ENDEMICITY

        Endemism is a term used in ecology to describe the propensity of plants and animals to be naturally confined to a given geographical area. Plants and animals restricted to such an area are therefore said to be “endemic” to that area. (The term "endemism" is derived from medical science, where a disease is described as endemic if it is confined to a certain area, and epidemic, if it is widespread). Today, the term is mainly used to describe species, and also subspecies, genera or other levels of classification.

Categories of Endemicity


Point Endemics
They are grown only in a particular area and they should be conserved for their restricted distribution.

Biotopes
Species restricted to combination of especial geographic, physical and climatic area. E.g. Quercus durata plant that grows only in Serpentine soil.

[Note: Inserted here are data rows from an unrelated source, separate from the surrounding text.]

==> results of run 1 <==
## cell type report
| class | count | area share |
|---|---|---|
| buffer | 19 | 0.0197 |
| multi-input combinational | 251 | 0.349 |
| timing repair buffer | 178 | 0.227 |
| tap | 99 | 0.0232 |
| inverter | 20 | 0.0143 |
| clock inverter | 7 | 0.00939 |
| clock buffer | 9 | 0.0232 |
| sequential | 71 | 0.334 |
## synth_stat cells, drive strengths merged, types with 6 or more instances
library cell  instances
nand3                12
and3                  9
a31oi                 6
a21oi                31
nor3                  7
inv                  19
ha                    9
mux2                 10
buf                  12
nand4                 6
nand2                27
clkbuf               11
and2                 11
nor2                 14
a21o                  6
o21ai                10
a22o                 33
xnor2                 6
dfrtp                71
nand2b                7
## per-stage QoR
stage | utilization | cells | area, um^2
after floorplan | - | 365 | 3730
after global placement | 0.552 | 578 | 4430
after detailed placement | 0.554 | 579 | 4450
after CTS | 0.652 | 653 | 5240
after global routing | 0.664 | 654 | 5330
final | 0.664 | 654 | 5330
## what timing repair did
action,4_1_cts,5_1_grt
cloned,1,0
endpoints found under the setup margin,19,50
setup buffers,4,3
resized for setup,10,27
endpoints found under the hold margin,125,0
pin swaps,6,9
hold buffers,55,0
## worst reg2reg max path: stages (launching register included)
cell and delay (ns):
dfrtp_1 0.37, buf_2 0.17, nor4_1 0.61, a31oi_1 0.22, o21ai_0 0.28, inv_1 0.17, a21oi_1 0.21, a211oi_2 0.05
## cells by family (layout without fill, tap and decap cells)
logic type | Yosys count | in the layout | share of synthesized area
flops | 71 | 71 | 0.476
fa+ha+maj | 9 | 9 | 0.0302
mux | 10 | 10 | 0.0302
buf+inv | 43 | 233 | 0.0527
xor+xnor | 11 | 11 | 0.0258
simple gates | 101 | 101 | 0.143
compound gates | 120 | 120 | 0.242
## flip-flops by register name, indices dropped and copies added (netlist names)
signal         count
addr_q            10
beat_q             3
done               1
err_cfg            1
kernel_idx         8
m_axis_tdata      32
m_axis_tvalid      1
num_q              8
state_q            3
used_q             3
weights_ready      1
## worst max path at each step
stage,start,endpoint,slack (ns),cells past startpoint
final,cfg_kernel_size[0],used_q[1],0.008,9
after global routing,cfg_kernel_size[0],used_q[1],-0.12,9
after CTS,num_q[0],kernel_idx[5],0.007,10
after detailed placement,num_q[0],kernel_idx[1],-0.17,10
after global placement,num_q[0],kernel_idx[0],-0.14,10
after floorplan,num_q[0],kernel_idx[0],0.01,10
==> src/rtl/instr_mem_loader.sv <==
// Program loader: streams a 16-bit BE word count plus 32-bit BE words into the instruction-memory write port.
// Latency: 2 + 5*N cycles from LEN_HI entry to FIN, plus 1 cycle in FIN; wr_en one cycle after each 4th byte.
// Backpressure: in_ready high only in LEN_HI/LEN_LO/DATA; with in_valid low the FSM waits indefinitely.
module instr_mem_loader #(
  parameter logic [31:0] BASE_ADDR = 32'h0000_0000,
  parameter int          MAX_WORDS = 64
) (
  input  logic        clk,
  input  logic        rst_n,
  input  logic        start,
  input  logic [7:0]  in_data,
  input  logic        in_valid,
  output logic        in_ready,
  output logic        wr_en,
  output logic [31:0] wr_addr,
  output logic [31:0] wr_data,
  output logic        cpu_hold,
  output logic        done,
  output logic        overflow,
  output logic [15:0] words_loaded
);

  typedef enum logic [2:0] {IDLE, LEN_HI, LEN_LO, DATA, WRITE, FIN} state_t;

  localparam logic [31:0] MAX_W = 32'(MAX_WORDS);

  state_t      state;
  state_t      state_nxt;
  logic [15:0] count;
  logic [15:0] k;
  logic [1:0]  b;
  // Only the first three bytes of a word need storing; the fourth goes
  // straight into wr_data on its handshake.
  logic [23:0] word;
  logic        hs;
  logic        room;
  logic [15:0] len_full;

  assign hs       = in_valid && in_ready;
  assign room     = ({16'd0, k} < MAX_W);
  assign len_full = {count[15:8], in_data};

  // State register; reset mid-load drops straight back to IDLE.
  always_ff @(posedge clk) begin
    if (!rst_n) state <= IDLE;
    else        state <= state_nxt;
  end

  // Next-state decode and the state-derived strobes.
  always_comb begin
    state_nxt = state;
    in_ready  = 1'b0;
    wr_en     = 1'b0;
    cpu_hold  = (state != IDLE);
    done      = 1'b0;
    case (state)
      IDLE: begin
        if (start) state_nxt = LEN_HI;
      end
      LEN_HI: begin
        in_ready = 1'b1;
        if (hs) state_nxt = LEN_LO;
      end
      LEN_LO: begin
        in_ready = 1'b1;
        if (hs) state_nxt = (len_full == 16'd0) ? FIN : DATA;
      end
      DATA: begin
        in_ready = 1'b1;
        if (hs && b == 2'd3) state_nxt = WRITE;
      end
      WRITE: begin
        wr_en     = room;
        state_nxt = ((k + 16'd1) == count) ? FIN : DATA;
      end
      FIN: begin
        done      = 1'b1;
        state_nxt = IDLE;
      end
      default: state_nxt = IDLE;
    endcase
  end

  // Datapath: count capture, byte assembly, write address/data, load statistics.
  always_ff @(posedge clk) begin
    if (!rst_n) begin
      count        <= 16'd0;
      k            <= 16'd0;
      b            <= 2'd0;
      word         <= 24'd0;
      wr_addr      <= 32'd0;
      wr_data      <= 32'd0;
      overflow     <= 1'b0;
      words_loaded <= 16'd0;
    end else begin
      case (state)
        IDLE: begin
          if (start) begin
            overflow     <= 1'b0;
            words_loaded <= 16'd0;
            k            <= 16'd0;
            b            <= 2'd0;
          end
        end
        LEN_HI: begin
          if (hs) count[15:8] <= in_data;
        end
        LEN_LO: begin
          if (hs) begin
            count[7:0] <= in_data;
            if ({16'd0, len_full} > MAX_W) overflow <= 1'b1;
          end
        end
        DATA: begin
          if (hs) begin
            word <= {word[15:0], in_data};
            b    <= b + 2'd1;
            // Address/data only move for words that will really be written,
            // so they hold the last written values otherwise.
            if (b == 2'd3 && room) begin
              wr_data <= {word, in_data};
              wr_addr <= BASE_ADDR + {14'd0, k, 2'b00};
            end
          end
        end
        WRITE: begin
          if (room) words_loaded <= words_loaded + 16'd1;
          k <= k + 16'd1;
          b <= 2'd0;
        end
        default: ;
      endcase
    end
  end

endmodule

==> config.mk <==
export PLATFORM = sky130hd
export DESIGN_NAME = instr_mem_loader
export DESIGN_NICKNAME = d
export VERILOG_FILES = /design/src/rtl/instr_mem_loader.sv
export SDC_FILE = /design/constraint.sdc
export NUM_CORES = 1
export LEC_CHECK = 0
export BUFFER_PORTS_ARGS = -buffer_cell sky130_fd_sc_hd__buf_2
export CAP_MARGIN = 10
export CORE_ASPECT_RATIO = 1.25
export CORE_MARGIN = 2
export CORE_UTILIZATION = 50
export CTS_BUF_LIST = sky130_fd_sc_hd__clkbuf_8
export DETAILED_ROUTE_END_ITERATION = 7
export GPL_TIMING_DRIVEN = 0
export MAX_ROUTING_LAYER = met4
export PLACE_DENSITY_LB_ADDON = 0.05
export SLEW_MARGIN = 10
export SYNTH_ARGS = -nofsm -noshare
export SYNTH_HDL_FRONTEND = slang
export SYNTH_SLANG_ARGS = --single-unit
==> constraint.sdc <==
create_clock -name clk -period 5.9 [get_ports clk]
set_input_delay 1.18 -clock clk [delete_from_list [all_inputs] [get_ports clk]]
set_output_delay 1.18 -clock clk [all_outputs]
set_load 0.005 [all_outputs]
==> out/qor.yml <==
total_power_mw: 1.701
synthCells: 706
cts_hold_buf: 0
holdPathStages: 2
slew_headroom: 0.4460
stdcell_count: 971
drc: 0
slowest_stage: "clkbuf_1"
required_ns: 4.72
row_count: 44
wl_per_cell_um: 15.93
cts_resized: 0
syn_avg_cell_area_um2: 8.308
cts_tree: "built"
synth_edf_count: 0
rsz0062_at_grt: "no"
die_y_um: 125.1
grt.overflow.total: 0
layout_commonest_cell: "nand2_1"
yosysUniqueCellTypes: 58
min_path_type: "reg -> reg"
drive_gt1_frac: 0.1669
clock_sink_count: 126
fin_tns_setup_ns: 0
cts_max_path_buffers: 2
ys_warn_count: 0
fp.dieArea_um2: 12620
ys_seq_area_frac: 0.4300
finalCriticalPeriod_ns: 3.307
crit_path_start_kind: "flop"
final_core_util: 0.5970
critPathKind: "reg -> out"
antenna_found_initial: 0
place_inst: 939
path_cells: "clkbuf_1, nor2_1, nand2_1, clkbuf_1, nor2_1, buf_2"
synth_area_um2: 5866
final_cell_mix: "nand2_1, dfxtp_1, buf_2"
postRouteWirelength_mm: 15.47
status: "complete, no violations"
grt_pass1_vias: 5257
grt_first_pass_wirelength_mm: 25.43
critical_path_arrival_ns: 2.13
initial_core_util: 0.5098
finalHoldViolCount: 0
worstSkewPairLatency_ns: 0.45
fillers: 1117
finalClockSkew_ns: 0.01093
irDropWorstVdd_uv: 175.2
nets: 835
finalCritPeriodShare: 0.5605
clk_pin_slew_worst_paths_ns: 0.08
dr.pass1.iters: 4
end_kind: "output pin"
leakage_nw: 2.655
grt_max_degree: 17
ys.flop_type: "dfxtp_1"
antenna_cells: 0
r2r.worst_path.cells: 6
placed_area_um2: 6495
die_w_um: 100.9
htreeDepth: 4
num_io_pins: 97
postLayoutCellArea_um2: 6869
place_congestion: 0.9122
cts_setup_buffers: 0
area_growth_pct: 17.11
slowest_delay_ns: 0.44
drtIter0Drc: 326
coreArea_um2: 11510
ant_nets: 0
synthArstFlopShare: 0
viasPerCell: 5.515
vias: 5355
drv_slew: 0
p_per_area_nw_per_um2: 247.7
max_freq_mhz: 302.4
hpwl_mm: 11.43
worst_pin_slew_ns: 0.8254
cts_inserted_buffers: 17
max-cap-violations: 0
critPathMaxFanout: 10
grt_usage: 0.2605
cts_root_buf: "clkbuf_8"
ff2ff_setup_slack_ns: 3.12
place.port_buffers: 80
ys_ff_latch: 126
setup_viol: 0
[cells by family (layout without fill, tap and decap cells)]
family          Yosys count  count (layout)  share of synthesized area
compound gates          154             154                     0.1849
xor+xnor                 23              23                    0.03690
fa+ha+maj                 3               3                   0.006400
buf+inv                  77             189                    0.06207
flops                   126             126                     0.4300
mux                       9               9                    0.01557
other cells               1              16                  0.0006393
simple gates            313             313                     0.2634
[synthesized netlist by cell type (15+ instances only)]
library cell | instances | area share
o21ai_0 | 21 | 0.018
a21oi_1 | 21 | 0.018
nor2_1 | 22 | 0.014
dfxtp_1 | 126 | 0.43
nor2b_1 | 16 | 0.017
buf_4 | 17 | 0.022
nand3_1 | 16 | 0.014
a21boi_1 | 40 | 0.051
xnor2_1 | 15 | 0.022
clkbuf_1 | 47 | 0.030
a21boi_0 | 38 | 0.049
nand2_1 | 165 | 0.11
[power by group]
group | switching [mW] | internal [mW]
logic | 0.0729 | 0.0481
clock network | 0.378 | 0.337
registers | 0.00802 | 0.858
[area by class of cell]
type,count,area (um^2),share of cell area
inverters,7,26.28,0.003825
multi-input cells,518,3035,0.4419
clock buffers,17,234.0,0.03406
plain buffers,70,337.8,0.04918
flip-flops and latches,126,2522,0.3672
well taps,138,172.7,0.02514
clock inverters,15,140.1,0.02040
repair buffers,80,400.4,0.05829
[worst paths after layout]
kind / from / end
max reg2reg: k[3] / state[1]
max: state[1] / wr_en
min: wr_data[12] / wr_data[12]
min reg2reg: wr_data[12] / wr_data[12]
[state kept, by name, indices dropped and copies added, names as in the netlist]
register	flops
b	2
state	3
words_loaded	16
count	16
k	16
wr_data	32
overflow	1
word	24
wr_addr	16
[per-stage QoR]
step           hold WS (ns)  setup slack, ns
6_report             0.4534            2.593
5_1_grt              0.4754            2.386
4_1_cts              0.4578            2.565
3_5_place_dp         0.4464            2.592
3_3_place_gp         0.4406            2.669
2_1_floorplan        0.4310            3.178
[critical path, delay by kind of cell, from the launching register on]
family                 cells  cell delay, ns
flip-flops                 1            0.33
AND/OR/NAND/NOR            3            0.48
buffers and inverters      3            0.87
[metal layers]
metal | part of all wire | up-vias | global-route usage
li1 | - | 2623 | -
met1 | 0.43 | 2537 | 0.3054
met2 | 0.50 | 153 | 0.4239
met3 | 0.041 | 42 | 0.05478
met4 | 0.036 | 0 | 0.1185
met5 | 0 | - | -
Power figures use the tool's default switching activity.
[src/rtl/ram_scan_reader_dwell.sv]
// rtl/ram_scan_reader_dwell.sv - load/count-down dwell timer with an expired flag
module dwell_timer
   import ram_scan_reader_pkg::*;
#(
   parameter int unsigned DWELL_CYCLES = 3_000_000
) (
   input  logic clk,
   input  logic rst,
   input  logic load_i,
   output logic expired_o
);

   localparam int unsigned CNT_W = dwell_cnt_w(DWELL_CYCLES);

   logic [CNT_W-1:0] cnt_q;
   logic [CNT_W-1:0] cnt_d;

   // Counts down to 1 and parks there; the cycle holding 1 is the last dwell cycle.
   always_comb begin
      cnt_d = cnt_q;
      if (load_i) begin
         cnt_d = CNT_W'(DWELL_CYCLES);
      end else if (cnt_q > CNT_W'(1)) begin
         cnt_d = cnt_q - CNT_W'(1);
      end
   end

   always_ff @(posedge clk or negedge rst) begin
      if (!rst) begin
         cnt_q <= '0;
      end else begin
         cnt_q <= cnt_d;
      end
   end

   assign expired_o = (cnt_q == CNT_W'(1));

endmodule
<file path="config.mk">
export PLATFORM = sky130hd
export DESIGN_NAME = audio_mixer_seq
export DESIGN_NICKNAME = d
export VERILOG_FILES = /design/src/rtl/audio_mixer_seq.sv
export SDC_FILE = /design/constraint.sdc
export NUM_CORES = 1
export LEC_CHECK = 0
export CORE_MARGIN = 5
export CORE_UTILIZATION = 50
export CTS_BUF_LIST = sky130_fd_sc_hd__clkbuf_16
export DETAILED_ROUTE_END_ITERATION = 7
export PLACE_DENSITY = 0.81
export RECOVER_POWER = 50
export SLEW_MARGIN = 20
export SYNTH_ARGS = -nofsm -noshare
export SYNTH_HDL_FRONTEND = slang
export SYNTH_SLANG_ARGS = --single-unit
</file>
<file path="constraint.sdc">
create_clock -name clk_sys -period 5.1 [get_ports clk_sys]
set_input_delay 0.51 -clock clk_sys [delete_from_list [all_inputs] [get_ports clk_sys]]
set_output_delay 0.51 -clock clk_sys [all_outputs]
set_load 0.01 [all_outputs]
</file>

Endemics in Biogeographical Regions
Biogeographical regions are large land masses. Endemics in these are associated with climate, soil etc. Therefore they are more natural than endemics in a political area.  E.g. Indo Malayan region, South Asia, etc.

Endemics in political areas
Species defined to a political area. EASL - endemics of Sri Lanka. Most commonly used term to introduce endemic flora or fauna.


Basically endemism is the result of the combination of evolution and geographical isolation. When a population of plants or animals becomes isolated for a long period of time from other populations of the same species, it will diverge as it evolves separately, and eventually form a separate species. The process can also backfire, leading to the extinction of the species population.

Endemism may also occur when a formerly continuous habitat is disrupted by climatic or geological events. Land upheavals may divide a single river system in two, or a change to a more arid climate may cause forests to shrink, dividing once continuous cover into a series of isolated patches.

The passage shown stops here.